Salus populi suprema lex esto (Latin: "The health [welfare, good, salvation, felicity] of the people should be the supreme law"; "Let the good [or safety] of the people be the supreme [or highest] law"; or "The welfare of the people shall be the supreme law") is a maxim or principle found in Cicero's De Legibus (book III, part III, sub. VIII).

== Uses ==

John Locke uses it as the epigraph in the form Salus populi suprema lex in his Second Treatise on Government and refers to it as a fundamental rule for government. It was the inscription on the cornet of Roundhead and Leveller William Rainsborowe during the English Civil War. This motto was also endorsed by Hobbes at the beginning of Chapter 30 of Leviathan and by Spinoza in Chapter 19 of his Theological-Political Treatise. It was frequently quoted as Salus populi est suprema lex since at least 1737.

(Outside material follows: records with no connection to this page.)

--- config.mk ---
export PLATFORM = sky130hd
export DESIGN_NAME = bird_motion_controller
export DESIGN_NICKNAME = d
export VERILOG_FILES = /design/src/rtl/bird_motion_controller.sv
export SDC_FILE = /design/constraint.sdc
export NUM_CORES = 1
export LEC_CHECK = 0
export ABC_AREA = 1
export BUFFER_PORTS_ARGS = -buffer_cell sky130_fd_sc_hd__buf_2
export CAP_MARGIN = 20
export CELL_PAD_IN_SITES_DETAIL_PLACEMENT = 1
export CELL_PAD_IN_SITES_GLOBAL_PLACEMENT = 1
export CORE_MARGIN = 2
export CORE_UTILIZATION = 40
export DETAILED_ROUTE_END_ITERATION = 10
export PLACE_DENSITY_LB_ADDON = 0.1
export SETUP_SLACK_MARGIN = 0.02
export SKIP_CTS_REPAIR_TIMING = 1
export SLEW_MARGIN = 20
export SYNTH_ARGS = -nofsm -noshare
export SYNTH_HDL_FRONTEND = slang
export SYNTH_SLANG_ARGS = --single-unit
--- constraint.sdc ---
create_clock -name clk -period 9.4 [get_ports clk]
set_input_delay 1.88 -clock clk [delete_from_list [all_inputs] [get_ports clk]]
set_output_delay 1.88 -clock clk [all_outputs]
set_load 0.02 [all_outputs]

In the United States, the phrase is the state motto of Missouri and the University of Missouri, and accepted, like many other states, as an element of its state seal. It is also used for Manassas Park, Virginia, and the Thomas R. Kline School of Law of Duquesne University. It is also on the seal of the North Carolina Medical Board.

It also appears on many coats of arms, sometimes in variant forms such as Salus populi suprema lex, or Salus populi suprema est. In the United Kingdom, these coats of arms include the City of Salford, the London Borough of Lewisham, Eastleigh, Harrow, Southport, Lytham St. Anne's, Mid Sussex, West Lancashire, Swinton and Pendlebury, Urmston and Willenhall;

The motto was featured on the masthead of the Irish medical journal Medical Press and Circular.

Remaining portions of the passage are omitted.